Linda Luise Brown is a painter, writer and teacher, with over twenty-five years experience as a professional artist. Her list of national and regional exhibitions is extensive, with work in collections across the nation, including Bank of America, the Federal Reserve Bank, and IBM. In 1984 she was honored with a Fellowship at the internationally renowned MacDowell Colony in New Hampshire.
Over the last two decades, Brown has taught drawing, design, art history and art criticism in the Dallas Community College system, the University of Oklahoma, Central Piedmont Community College, the University of North Carolina at Charlotte, and Winthrop University in South Carolina.
In March 2006, Brown completed an 18-month Affiliate Artist-in-residence at the McColl Center for Visual Art in Charlotte, NC. This residency allowed her to paint several large-scale canvases as well as a variety of work in other sizes.
Greatly influenced by the work of post-war European painters such as Matta and Gorky who explored the evocative language of color, Brown has a fascination with the exploration of the subconscious and the subliminal. Her work seeks to make such concepts visible, to make them real on the canvas.
In her current Charlotte studio, Brown paints in an abstract and painterly manner, using color as a motivating force. At times bold, at times subtle, Brown composes her non-representational work by juxtaposing fields of color, shapes and textures. Brown allows the natural properties of oil painting to build slowly in layers of oil glazes and transparencies. Keeping the chroma as fresh and pure as possible, Brown lets chance permeate the work as she seeks a balance between order and serendipity. By reworking and layering, sometimes wet-on-wet, Brown creates a final painterly surface that often features a field of subtle variations, animated by calligraphic marks.

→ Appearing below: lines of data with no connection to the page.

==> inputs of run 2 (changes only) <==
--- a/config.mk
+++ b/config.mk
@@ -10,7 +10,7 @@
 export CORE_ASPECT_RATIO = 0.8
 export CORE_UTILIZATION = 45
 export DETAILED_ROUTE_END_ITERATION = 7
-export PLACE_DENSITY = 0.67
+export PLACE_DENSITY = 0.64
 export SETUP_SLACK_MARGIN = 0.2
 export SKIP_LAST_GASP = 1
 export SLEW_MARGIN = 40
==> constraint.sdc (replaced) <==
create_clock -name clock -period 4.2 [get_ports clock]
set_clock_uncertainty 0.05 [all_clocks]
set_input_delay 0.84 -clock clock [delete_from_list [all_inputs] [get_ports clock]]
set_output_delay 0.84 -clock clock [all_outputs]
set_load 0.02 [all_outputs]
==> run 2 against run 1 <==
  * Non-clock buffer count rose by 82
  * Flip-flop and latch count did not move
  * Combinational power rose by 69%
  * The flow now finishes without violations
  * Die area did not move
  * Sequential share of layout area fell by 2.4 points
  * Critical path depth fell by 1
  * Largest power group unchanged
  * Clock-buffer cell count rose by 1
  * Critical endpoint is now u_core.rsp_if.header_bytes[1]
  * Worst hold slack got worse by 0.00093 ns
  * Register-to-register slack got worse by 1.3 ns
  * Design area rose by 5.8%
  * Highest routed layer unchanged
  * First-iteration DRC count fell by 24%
**config.mk**
```make
export PLATFORM = sky130hd
export DESIGN_NAME = uet_ctrl
export DESIGN_NICKNAME = d
export VERILOG_FILES = /design/src/rtl/uet_pkg.sv /design/src/rtl/uet_ctrl.sv
export SDC_FILE = /design/constraint.sdc
export NUM_CORES = 1
export LEC_CHECK = 0
export BUFFER_PORTS_ARGS = -buffer_cell sky130_fd_sc_hd__buf_2
export CORE_AREA = 2 2 39 41
export CTS_CLUSTER_DIAMETER = 50
export DETAILED_ROUTE_END_ITERATION = 8
export DIE_AREA = 0 0 41 43
export GPL_TIMING_DRIVEN = 0
export SETUP_SLACK_MARGIN = 0.1
export SLEW_MARGIN = 20
export SYNTH_ARGS = -nofsm -noshare
export SYNTH_HDL_FRONTEND = slang
export SYNTH_SLANG_ARGS = --single-unit
```
**constraint.sdc**
```tcl
create_clock -name clk -period 2.9 [get_ports clk]
set_clock_uncertainty 0.05 [all_clocks]
set_input_delay 0.145 -clock clk [delete_from_list [all_inputs] [get_ports clk]]
set_output_delay 0.145 -clock clk [all_outputs]
set_load 0.01 [all_outputs]
```
## src/hdl/fip_pkg.sv

```systemverilog
// ----------------------------------------------------------------------------
// fip_pkg
// Shared widths, codes and constants of the frame interval pacer.
// ----------------------------------------------------------------------------
package fip_pkg;

  // field widths
  localparam int unsigned ACTION_W = 2;
  localparam int unsigned SEC_W    = 32;
  localparam int unsigned USEC_W   = 20;
  localparam int unsigned FPS_W    = 10;
  localparam int unsigned WAIT_W   = 10;

  // action codes
  localparam logic [ACTION_W-1:0] ACT_START    = 2'd0;
  localparam logic [ACTION_W-1:0] ACT_PREPARE  = 2'd1;
  localparam logic [ACTION_W-1:0] ACT_DISPATCH = 2'd2;

  // time constants
  localparam logic [FPS_W-1:0]  MS_PER_SEC   = 10'd1000;
  localparam logic [USEC_W-1:0] USEC_PER_SEC = 20'd1000000;
  localparam logic [SEC_W-1:0]  MAX_MISSED   = 32'd2;
  localparam logic [WAIT_W-1:0] WAIT_MAX     = 10'd1000;
  localparam logic [FPS_W-1:0]  FPS_RESET    = 10'd60;

  // serial multiplier digit width
  localparam int unsigned DIGIT_W = 2;

endpackage

```

## src/hdl/fip_in_if.sv

```systemverilog
// ----------------------------------------------------------------------------
// fip_in_if
// Input channel of the frame interval pacer: valid/ready plus one action word.
// ----------------------------------------------------------------------------
interface fip_in_if import fip_pkg::*; ();

  logic                valid;
  logic                ready;
  logic [ACTION_W-1:0] action;
  logic [SEC_W-1:0]    now_sec;
  logic [USEC_W-1:0]   now_usec;
  logic                handler_ok;

  modport source (output valid, action, now_sec, now_usec, handler_ok, input ready);
  modport sink   (input valid, action, now_sec, now_usec, handler_ok, output ready);

endinterface

```

## src/hdl/fip_out_if.sv

```systemverilog
// ----------------------------------------------------------------------------
// fip_out_if
// Result channel of the frame interval pacer: valid/ready plus one result word.
// ----------------------------------------------------------------------------
interface fip_out_if import fip_pkg::*; ();

  logic              valid;
  logic              ready;
  logic              frame_due;
  logic [WAIT_W-1:0] wait_ms;

  modport source (output valid, frame_due, wait_ms, input ready);
  modport sink   (input valid, frame_due, wait_ms, output ready);

endinterface

```

## src/hdl/frame_interval_pacer.sv

```systemverilog
// Start, dispatch and unused codes go straight to the done state; a prepare runs the
// bit-serial divider (one quotient bit a cycle) and the radix-4 serial multiplier (two
// multiplier bits a cycle), with further passes on a rebase or when a wait is reported.
// Throughput: one word at a time; the next is taken while the last result waits.
// Reset: asynchronous, clears start time and frame count, rate returns to 60 fps.
// ----------------------------------------------------------------------------
// frame_interval_pacer
// Frame pacing timer: tracks interval start and frame count, works out elapsed
// milliseconds, due frame number and wait time with shared serial arithmetic.
// ----------------------------------------------------------------------------
module frame_interval_pacer import fip_pkg::*; (
  input  logic             clk_i,
  input  logic             rst_ni,
  input  logic             cfg_we_i,
  input  logic [FPS_W-1:0] cfg_wdata_i,
  fip_in_if.sink           in_i,
  fip_out_if.source        out_o
);

  // sequencer states
  localparam logic [3:0] ST_IDLE   = 4'd0;
  localparam logic [3:0] ST_DUS_DV = 4'd1;
  localparam logic [3:0] ST_EL_MUL = 4'd2;
  localparam logic [3:0] ST_FN_MUL = 4'd3;
  localparam logic [3:0] ST_FN_DV  = 4'd4;
  localparam logic [3:0] ST_FT_DV  = 4'd5;
  localparam logic [3:0] ST_SH_MUL = 4'd6;
  localparam logic [3:0] ST_TG_MUL = 4'd7;
  localparam logic [3:0] ST_TG_DV  = 4'd8;
  localparam logic [3:0] ST_DONE   = 4'd9;

  // step counts of the serial units
  localparam int unsigned FT_W      = FPS_W + 1;
  localparam logic [5:0]  DIV_STEPS = 6'(SEC_W);
  localparam logic [5:0]  DUS_STEPS = 6'(USEC_W);
  localparam logic [5:0]  FT_STEPS  = 6'(FT_W);
  localparam logic [5:0]  MUL_STEPS = 6'(FPS_W / DIGIT_W);

  logic [3:0]        state_q;
  logic [5:0]        cnt_q;
  logic [FPS_W-1:0]  fps_q;
  logic [SEC_W-1:0]  start_sec_q;
  logic [USEC_W-1:0] start_usec_q;
  logic [SEC_W-1:0]  frames_q;
  logic [SEC_W-1:0]  sec_q;
  logic [USEC_W-1:0] usec_q;
  logic              neg_q;
  logic [SEC_W-1:0]  el_q;
  logic              res_due_q;
  logic [WAIT_W-1:0] res_wait_q;
  logic              out_valid_q;
  logic              out_due_q;
  logic [WAIT_W-1:0] out_wait_q;

  // divider: dividend/quotient shift register, remainder, divisor
  logic [SEC_W-1:0]  dv_q;
  logic [FPS_W-1:0]  rem_q;
  logic [FPS_W-1:0]  dvsr_q;
  // multiplier: accumulator, shifted multiplicand, multiplier digits
  logic [SEC_W-1:0]  acc_q;
  logic [SEC_W-1:0]  mcand_q;
  logic [FPS_W-1:0]  mplr_q;

  logic [FPS_W-1:0]  rate;
  logic              in_acc;
  logic              out_free;
  logic              out_load;

  // effective rate, zero acts as one
  assign rate = (fps_q == '0) ? FPS_W'(1) : fps_q;

  assign in_i.ready      = (state_q == ST_IDLE);
  assign in_acc          = in_i.valid && (state_q == ST_IDLE);
  assign out_free        = !out_valid_q || out_o.ready;
  assign out_load        = (cnt_q == '0) && (state_q == ST_DONE) && out_free;
  assign out_o.valid     = out_valid_q;
  assign out_o.frame_due = out_due_q;
  assign out_o.wait_ms   = out_wait_q;

  // restoring divider step
  logic [FPS_W:0]   rem_sh;
  logic             q_bit;
  logic [FPS_W:0]   rem_sub;
  logic [FPS_W-1:0] rem_nx;

  assign rem_sh  = {rem_q, dv_q[SEC_W-1]};
  assign q_bit   = (rem_sh >= {1'b0, dvsr_q});
  assign rem_sub = rem_sh - {1'b0, dvsr_q};
  assign rem_nx  = q_bit ? rem_sub[FPS_W-1:0] : rem_sh[FPS_W-1:0];

  // radix-4 multiplier step
  logic [SEC_W-1:0] pp;

  assign pp = (mplr_q[0] ? mcand_q : '0) + (mplr_q[1] ? {mcand_q[SEC_W-2:0], 1'b0} : '0);

  // microsecond difference, sign and magnitude for the truncating divide
  logic [USEC_W:0] dus;
  logic [USEC_W:0] dus_mag;

  assign dus     = {1'b0, in_i.now_usec} - {1'b0, start_usec_q};
  assign dus_mag = dus[USEC_W] ? (~dus + (USEC_W+1)'(1)) : dus;

  // signed quotient of the microsecond difference
  logic [SEC_W-1:0] q_signed;

  assign q_signed = neg_q ? ('0 - dv_q) : dv_q;

  // due frame checks
  logic [SEC_W-1:0] fdiff;
  logic             rebase;
  logic             new_frame;

  assign fdiff     = dv_q - frames_q;
  assign rebase    = (dv_q < frames_q) || (fdiff > MAX_MISSED);
  assign new_frame = (dv_q != frames_q);

  // rebase shift split into seconds and microseconds
  logic              s_sub;
  logic [USEC_W-1:0] u_sub;
  logic              borrow;
  logic [SEC_W-1:0]  rb_sec;
  logic [USEC_W-1:0] rb_usec;

  assign s_sub   = (acc_q >= {{(SEC_W-USEC_W){1'b0}}, USEC_PER_SEC});
  assign u_sub   = s_sub ? '0 : acc_q[USEC_W-1:0];
  assign borrow  = (usec_q < u_sub);
  assign rb_sec  = sec_q - SEC_W'(s_sub) - SEC_W'(borrow);
  assign rb_usec = borrow ? (usec_q + USEC_PER_SEC - u_sub) : (usec_q - u_sub);

  // wait time, saturated
  logic [SEC_W-1:0]  wdiff;
  logic [WAIT_W-1:0] wait_sat;

  assign wdiff = dv_q - el_q;

  always_comb begin
    if (wdiff[SEC_W-1]) begin
      wait_sat = '0;
    end else if (wdiff > {{(SEC_W-WAIT_W){1'b0}}, WAIT_MAX}) begin
      wait_sat = WAIT_MAX;
    end else begin
      wait_sat = wdiff[WAIT_W-1:0];
    end
  end

  // sequencer and serial datapath
  always_ff @(posedge clk_i or negedge rst_ni) begin
    if (!rst_ni) begin
      state_q      <= ST_IDLE;
      cnt_q        <= '0;
      fps_q        <= FPS_RESET;
      start_sec_q  <= '0;
      start_usec_q <= '0;
      frames_q     <= '0;
      sec_q        <= '0;
      usec_q       <= '0;
      neg_q        <= 1'b0;
      el_q         <= '0;
      res_due_q    <= 1'b0;
      res_wait_q   <= '0;
      out_valid_q  <= 1'b0;
      out_due_q    <= 1'b0;
      out_wait_q   <= '0;
      dv_q         <= '0;
      rem_q        <= '0;
      dvsr_q       <= '0;
      acc_q        <= '0;
      mcand_q      <= '0;
      mplr_q       <= '0;
    end else begin
      if (cfg_we_i) begin
        fps_q <= cfg_wdata_i;
      end

      // result word is loaded or leaves
      if (out_load) begin
        out_valid_q <= 1'b1;
      end else if (out_o.ready) begin
        out_valid_q <= 1'b0;
      end

      // unit steps run while the counter is non-zero
      if (cnt_q != '0) begin
        cnt_q <= cnt_q - 6'd1;
        dv_q  <= {dv_q[SEC_W-2:0], q_bit};
        rem_q <= rem_nx;
        acc_q   <= acc_q + pp;
        mcand_q <= {mcand_q[SEC_W-DIGIT_W-1:0], {DIGIT_W{1'b0}}};
        mplr_q  <= {{DIGIT_W{1'b0}}, mplr_q[FPS_W-1:DIGIT_W]};
      end else begin
        case (state_q)
          ST_IDLE: begin
            if (in_acc) begin
              res_due_q  <= 1'b0;
              res_wait_q <= '0;
              state_q    <= ST_DONE;
              case (in_i.action)
                ACT_START: begin
                  start_sec_q  <= in_i.now_sec;
                  start_usec_q <= in_i.now_usec;
                  frames_q     <= '0;
                end
                ACT_PREPARE: begin
                  sec_q   <= in_i.now_sec;
                  usec_q  <= in_i.now_usec;
                  neg_q   <= dus[USEC_W];
                  dv_q    <= {dus_mag[USEC_W-1:0], {(SEC_W-USEC_W){1'b0}}};
                  rem_q   <= '0;
                  dvsr_q  <= MS_PER_SEC;
                  cnt_q   <= DUS_STEPS;
                  state_q <= ST_DUS_DV;
                end
                ACT_DISPATCH: begin
                  if (in_i.handler_ok) begin
                    frames_q  <= frames_q + SEC_W'(1);
                    res_due_q <= 1'b1;
                  end
                end
                default: begin
                end
              endcase
            end
          end
          ST_DUS_DV: begin
            // elapsed = dsec * 1000 + signed quotient
            acc_q   <= q_signed;
            mcand_q <= sec_q - start_sec_q;
            mplr_q  <= MS_PER_SEC;
            cnt_q   <= MUL_STEPS;
            state_q <= ST_EL_MUL;
          end
          ST_EL_MUL: begin
            el_q    <= acc_q;
            mcand_q <= acc_q;
            acc_q   <= '0;
            mplr_q  <= rate;
            cnt_q   <= MUL_STEPS;
            state_q <= ST_FN_MUL;
          end
          ST_FN_MUL: begin
            dv_q    <= acc_q;
            rem_q   <= '0;
            dvsr_q  <= MS_PER_SEC;
            cnt_q   <= DIV_STEPS;
            state_q <= ST_FN_DV;
          end
          ST_FN_DV: begin
            if (rebase) begin
              // frame period rounded up to whole ms
              dv_q    <= {({1'b0, rate} + FT_W'(MS_PER_SEC) - FT_W'(1)),
                          {(SEC_W-FT_W){1'b0}}};
              rem_q   <= '0;
              dvsr_q  <= rate;
              cnt_q   <= FT_STEPS;
              state_q <= ST_FT_DV;
            end else if (new_frame) begin
              res_due_q <= 1'b1;
              state_q   <= ST_DONE;
            end else begin
              acc_q   <= '0;
              mcand_q <= frames_q + SEC_W'(1);
              mplr_q  <= MS_PER_SEC;
              cnt_q   <= MUL_STEPS;
              state_q <= ST_TG_MUL;
            end
          end
          ST_FT_DV: begin
            acc_q   <= '0;
            mcand_q <= dv_q;
            mplr_q  <= MS_PER_SEC;
            cnt_q   <= MUL_STEPS;
            state_q <= ST_SH_MUL;
          end
          ST_SH_MUL: begin
            // move the start one frame before now
            if (usec_q < USEC_PER_SEC) begin
              start_sec_q  <= rb_sec;
              start_usec_q <= rb_usec;
            end else begin
              start_sec_q  <= sec_q;
              start_usec_q <= usec_q;
            end
            frames_q  <= '0;
            res_due_q <= 1'b1;
            state_q   <= ST_DONE;
          end
          ST_TG_MUL: begin
            dv_q    <= acc_q;
            rem_q   <= '0;
            dvsr_q  <= rate;
            cnt_q   <= DIV_STEPS;
            state_q <= ST_TG_DV;
          end
          ST_TG_DV: begin
            res_wait_q <= wait_sat;
            state_q    <= ST_DONE;
          end
          ST_DONE: begin
            if (out_free) begin
              out_due_q   <= res_due_q;
              out_wait_q  <= res_wait_q;
              state_q     <= ST_IDLE;
            end
          end
          default: begin
            state_q <= ST_IDLE;
          end
        endcase
      end
    end
  end

endmodule

```

## src/flat_wrapper.sv

```systemverilog
// flat-port wrapper written by rule: the top's interface ports become plain ports
module frame_interval_pacer_flat import fip_pkg::*;
  (clk_i, rst_ni, cfg_we_i, cfg_wdata_i, in_i_valid, in_i_action, in_i_now_sec, in_i_now_usec, in_i_handler_ok, in_i_ready, out_o_valid, out_o_frame_due, out_o_wait_ms, out_o_ready);
  fip_in_if in_i_i ();
  fip_out_if out_o_i ();
  input  logic clk_i;
  input  logic rst_ni;
  input  logic cfg_we_i;
  input  logic [FPS_W-1:0] cfg_wdata_i;
  input wire logic [$bits(in_i_i.valid)-1:0] in_i_valid;
  input wire logic [$bits(in_i_i.action)-1:0] in_i_action;
  input wire logic [$bits(in_i_i.now_sec)-1:0] in_i_now_sec;
  input wire logic [$bits(in_i_i.now_usec)-1:0] in_i_now_usec;
  input wire logic [$bits(in_i_i.handler_ok)-1:0] in_i_handler_ok;
  output wire logic [$bits(in_i_i.ready)-1:0] in_i_ready;
  output wire logic [$bits(out_o_i.valid)-1:0] out_o_valid;
  output wire logic [$bits(out_o_i.frame_due)-1:0] out_o_frame_due;
  output wire logic [$bits(out_o_i.wait_ms)-1:0] out_o_wait_ms;
  input wire logic [$bits(out_o_i.ready)-1:0] out_o_ready;
  assign in_i_i.valid = in_i_valid;
  assign in_i_i.action = in_i_action;
  assign in_i_i.now_sec = in_i_now_sec;
  assign in_i_i.now_usec = in_i_now_usec;
  assign in_i_i.handler_ok = in_i_handler_ok;
  assign in_i_ready = in_i_i.ready;
  assign out_o_valid = out_o_i.valid;
  assign out_o_frame_due = out_o_i.frame_due;
  assign out_o_wait_ms = out_o_i.wait_ms;
  assign out_o_i.ready = out_o_ready;
  frame_interval_pacer u_core (.clk_i(clk_i), .rst_ni(rst_ni), .cfg_we_i(cfg_we_i), .cfg_wdata_i(cfg_wdata_i), .in_i(in_i_i), .out_o(out_o_i));
endmodule
```

## config.mk

```make
export PLATFORM = sky130hd
export DESIGN_NAME = frame_interval_pacer_flat
export DESIGN_NICKNAME = d
export VERILOG_FILES = /design/src/hdl/fip_pkg.sv /design/src/hdl/fip_in_if.sv /design/src/hdl/fip_out_if.sv /design/src/hdl/frame_interval_pacer.sv /design/src/flat_wrapper.sv
export SDC_FILE = /design/constraint.sdc
export NUM_CORES = 1
export LEC_CHECK = 0
export BUFFER_PORTS_ARGS = -buffer_cell sky130_fd_sc_hd__buf_2
export CAP_MARGIN = 20
export CORE_MARGIN = 2
export CORE_UTILIZATION = 24
export CTS_CLUSTER_SIZE = 30
export DETAILED_ROUTE_END_ITERATION = 8
export REMOVE_ABC_BUFFERS = 1
export SLEW_MARGIN = 40
export SYNTH_ARGS = -nofsm -noshare
export SYNTH_HDL_FRONTEND = slang
export SYNTH_SLANG_ARGS = --single-unit
```

## constraint.sdc

```tcl
create_clock -name clk_i -period 10.7 [get_ports clk_i]
set_input_delay 1.07 -clock clk_i [delete_from_list [all_inputs] [get_ports clk_i]]
set_output_delay 1.07 -clock clk_i [all_outputs]
set_load 0.03 [all_outputs]
```

; ---- Word level (Yosys, flattened, before mapping)
; Cells that the tools add are included.
[word_totals]
regBits = 338
output_inout_bits = 13
[classes]
n_addsub = 18
magnitude_cmp = 7
eq_ne = 27
mux = 70
bitwise = 2
n_reduce_logical = 40
[op_table]
columns = op, n
row1 = $mux W32, 18
row2 = $pmux W32 S2, 3
row3 = $pmux W32 S3, 2
row4 = $mux W10, 15
row5 = $pmux W32 S4, 1
row6 = $mux W20, 6
row7 = $sub A32 B32 Y32, 3
row8 = $add A32 B32 Y32, 2
row9 = $sub A32 B1 Y32, 2
row10 = $pmux W10 S3, 2
row11 = $pmux W10 S4, 1
row12 = $pmux W20 S2, 1
row13 = $sub A20 B20 Y20, 2
row14 = $pmux W4 S9, 1
row15 = $add A32 B1 Y32 const B, 1
row16 = $ge A32 B20 Y1 const B, 1
row17 = $gt A32 B10 Y1 const B, 1
row18 = $gt A32 B2 Y1 const B, 1
row19 = $lt A32 B32 Y1, 1
row20 = $ne A32 B32 Y1, 1
row21 = $sub A1 B32 Y32 const A, 1
row22 = $mux W6, 5
row23 = $pmux W6 S4, 1
row24 = $sub A20 B20 Y21, 1
row25 = 44 further kinds, 91

; ---- Logic depth before layout (Yosys ltp)
[logic_depth]
depth_word = 8
mapped_depth = 29

; ---- Worst setup path before layout
; No wires, ideal clock.
[synth_path]
kind = register to register
startpoint = reg u_core.acc_q[13]
endpoint = reg u_core.start_sec_q[27]
t_arrival_ns = 5.771
required_time_ns = 10.623
path_slack_ns = 4.853
stages_incl_launch_ff = 27
n_path_buf = 2
path_cell_list = dfrtp_1 inv_1 nand4_1 o21ai_0 a21oi_1 nor2_1 clkbuf_1 nand2_1 ha_1 fa_1 o21ai_0 o2bb2ai_1 o311a_1 o31ai_1 a21oi_1 clkbuf_1 fa_1 ha_1 nor4b_1 nand2_1 nor3_1 nand2_2 or4_4 nor3_2 xor2_1 mux2i_1 o21ai_1
[synth_between]
elab_chain_len = 6
word_cells_on_any_way = 7
cone_classes = 2 x add/sub / 2 x order compare / 3 x mux
[synth_rtl]
columns = item, line_no
row1 = from (decl), frame_interval_pacer.sv:60  ; logic [SEC_W-1:0] acc_q;
row2 = from (signal assigned), frame_interval_pacer.sv:187  ; acc_q <= acc_q + pp;
row3 = from (signal assigned), frame_interval_pacer.sv:226  ; acc_q <= q_signed;
row4 = "parallel branches: the longest is 3 deep, another holds $ge A32 B20 Y1", --
row5 = $sub A32 B1 Y32 (*), frame_interval_pacer.sv:127  ; assign rb_sec = sec_q - SEC_W'(s_sub) - SEC_W'(borrow);
row6 = $mux W32 (*), frame_interval_pacer.sv:276  ; if (usec_q < USEC_PER_SEC) begin
row7 = $pmux W32 S2 (*), frame_interval_pacer.sv:191  ; case (state_q)
row8 = to (signal assigned), frame_interval_pacer.sv:199  ; start_sec_q <= in_i.now_sec;
row9 = to (signal assigned), frame_interval_pacer.sv:277  ; start_sec_q <= rb_sec;
row10 = to (signal assigned), frame_interval_pacer.sv:280  ; start_sec_q <= sec_q;
row11 = to (decl), frame_interval_pacer.sv:42  ; logic [SEC_W-1:0] start_sec_q;
; Every way passes the cells marked *.
; A chain may end at the register's enable or synchronous reset.

; ---- Final worst setup path
[layout_path]
startpoint = reg u_core.acc_q[8]
endpoint = reg u_core.start_sec_q[31]
; The elaborated chain is that of the path after synthesis.

==> run_results.csv <==
group,metric,value,unit
logic_synthesis,async_flop_share,100,%
logic_synthesis,synth_edf_count,0,
global_route,grt_max_degree,93,
logic_synthesis,yosysMostFrequentCell,"nand2_1",
setup_path,crit_type,"flop to flop",
outcome,outcome,"finished, final reports clean",
detailed_routing,drc,0,
setup_path,critPathSlowestCell,"nor3_1",
final_layout,areaGrowthSynthToFinish,12.2,%
logic_synthesis,synth_seq_cells,338,
floorplan,start_util,24.2,%
global_route,gr-total-overflow,0,
sta,skew,0.0375,ns
sta,rsz0062_at_grt,"false",
clock_tree,cts_resized,0,
logic_synthesis,synth_cell_type_count,111,
clock_tree,cts.clk_slew.worst_paths,0.06,ns
power_and_ir_drop,p_per_area,284,nW/µm²
logic_synthesis,syn_area,30300,µm²
logic_synthesis,synth.top_cells.by_area,"dfrtp_1, ha_1, o21ai_0",
final_layout,nFillCells,13500,
global_route,antenna_found_initial,6,
final_layout,finalNetCount,3984,
floorplan,ios,83,
final_layout,layout-drive-gt1-share,10.8,%
power_and_ir_drop,report.power.total,0.00966,W
clock_tree,insertion_delay,0.60,ns
setup_path,crit_path_max_incr_delay,0.58,ns
logic_synthesis,yosysTopAreaCell,"dfrtp_1",
placed_design,hpwl,80700,µm
floorplan,fp-row-count,130,
logic_synthesis,ys_seq_area_share,27.9,%
detailed_routing,drt-total-wl,107000,µm
logic_synthesis,yosys-top-cells-count,"nand2_1, inv_1, dfrtp_1",
clock_tree,postCtsHoldBufs,0,
placed_design,port-buffer-count,82,
power_and_ir_drop,vdd_drop_max,0.000160,V
placed_design,postPlaceCellArea,32500,µm²
sta,max_slew_margin,38.6,%
sta,setup_tns,0,ns
global_route,grt_pass1_wl,164000,µm
detailed_routing,wl_per_cell,20.1,µm
logic_synthesis,synth.top_cell.area_share,27.6,%
detailed_routing,ant_nets,0,
sta,maxSlewViolCount,0,
clock_tree,postCtsSetupBuffers,0,
detailed_routing,vias,28000,
sta,period_minus_slack,7.12,ns
min_path,hp-class,"primary input to asynchronous set/reset pin",
detailed_routing,dr.pass1.iters,6,
clock_tree,root_buffer,"clkbuf_16",
clock_tree,htreeDepth,2,
logic_synthesis,syn_avg_cell_area,8.30,µm²
clock_tree,cts_tree,"done",
floorplan,fp.dieArea,129000,µm²
floorplan,fp.dieH,359,µm
final_layout,n_antenna_cell,0,
sta,hold_viol,0,
logic_synthesis,synth_warnings,0,
clock_tree,cts_made_buffers,43,
final_layout,post-route-util,27.1,%
logic_synthesis,synthCells,3652,
clock_tree,clk_path_buf_depth,3,
power_and_ir_drop,p_leak,14.7,nW
setup_path,start_kind,"flop",
floorplan,die_w,359,µm
logic_synthesis,synth_ff_type,"dfrtp_1",
clock_tree,clock_sinks,338,
detailed_routing,viasPerCell,5.24,
setup_path,cp.required,11.20,ns
global_route,grt_pass1_vias,26700,
run,maxCapViolCount,0,
sta,fin_crit_sh,66.5,%
detailed_routing,drt_iter0_markers,2701,
placed_design,place_congestion,0.927,
sta,fmax,140,MHz
floorplan,core,125000,µm²
sta,worst_pin_slew,0.915,ns
sta,setup_viol,0,
final_layout,final_area,34000,µm²
global_route,grt_usage,16.1,%
setup_path,end_kind,"flop",
setup_path,crit_fanout,21,
setup_path,critPathArrivalTime,7.62,ns
-- state kept, by name (all words and copies together), names as in the netlist, 4 cells and up --
| register | flops |
|---|---|
| u_core.frames_q | 32 |
| u_core.start_usec_q | 20 |
| u_core.out_o.wait_ms | 10 |
| u_core.rem_q | 10 |
| u_core.acc_q | 32 |
| u_core.mplr_q | 10 |
| u_core.fps_q | 10 |
| u_core.state_q | 4 |
| u_core.dvsr_q | 10 |
| u_core.mcand_q | 32 |
| u_core.dv_q | 32 |
| u_core.sec_q | 32 |
| u_core.cnt_q | 6 |
| u_core.usec_q | 20 |
| u_core.el_q | 32 |
| u_core.res_wait_q | 10 |
| u_core.start_sec_q | 32 |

As a writer, Brown has written art criticism for local, regional and national art magazines for many years, and has co-authored Design First: Design-based Urban Planning for Communities, with her husband, architect David Walters, (published in 2004 by The Architectural Press in Oxford, England.)
Brown lives and works in Charlotte, North Carolina, where she partners her husband in Gemini Studio, a small independent consultancy that bridges art, design and larger issues of town planning.